--- START ---

==> config.mk <==
export PLATFORM = sky130hd
export DESIGN_NAME = sorted_id_set_range_delete
export DESIGN_NICKNAME = d
export VERILOG_FILES = /design/src/hdl/srd_pkg.sv /design/src/hdl/srd_ctrl.sv /design/src/hdl/srd_dpath.sv /design/src/hdl/sorted_id_set_range_delete.sv
export SDC_FILE = /design/constraint.sdc
export NUM_CORES = 2
export LEC_CHECK = 0
export BUFFER_PORTS_ARGS = -buffer_cell sky130_fd_sc_hd__buf_2
export CORE_MARGIN = 1.5
export CORE_UTILIZATION = 40
export DETAILED_ROUTE_END_ITERATION = 7
export PLACE_DENSITY = 0.55
export SYNTH_ARGS = -nofsm -noshare
export SYNTH_HDL_FRONTEND = slang
export SYNTH_SLANG_ARGS = --single-unit
==> constraint.sdc <==
create_clock -name clk -period 7.65 [get_ports clk]
set_input_delay 0.765 -clock clk [delete_from_list [all_inputs] [get_ports clk]]
set_output_delay 0.765 -clock clk [all_outputs]
set_load 0.005 [all_outputs]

--- END ---

INSTRUCTIONS FOR THE TASK>
Return the full listing. Keep each line exactly as it stands.

ANSWER SPACE>
==> config.mk <==
export PLATFORM = sky130hd
export DESIGN_NAME = sorted_id_set_range_delete
export DESIGN_NICKNAME = d
export VERILOG_FILES = /design/src/hdl/srd_pkg.sv /design/src/hdl/srd_ctrl.sv /design/src/hdl/srd_dpath.sv /design/src/hdl/sorted_id_set_range_delete.sv
export SDC_FILE = /design/constraint.sdc
export NUM_CORES = 2
export LEC_CHECK = 0
export BUFFER_PORTS_ARGS = -buffer_cell sky130_fd_sc_hd__buf_2
export CORE_MARGIN = 1.5
export CORE_UTILIZATION = 40
export DETAILED_ROUTE_END_ITERATION = 7
export PLACE_DENSITY = 0.55
export SYNTH_ARGS = -nofsm -noshare
export SYNTH_HDL_FRONTEND = slang
export SYNTH_SLANG_ARGS = --single-unit
==> constraint.sdc <==
create_clock -name clk -period 7.65 [get_ports clk]
set_input_delay 0.765 -clock clk [delete_from_list [all_inputs] [get_ports clk]]
set_output_delay 0.765 -clock clk [all_outputs]
set_load 0.005 [all_outputs]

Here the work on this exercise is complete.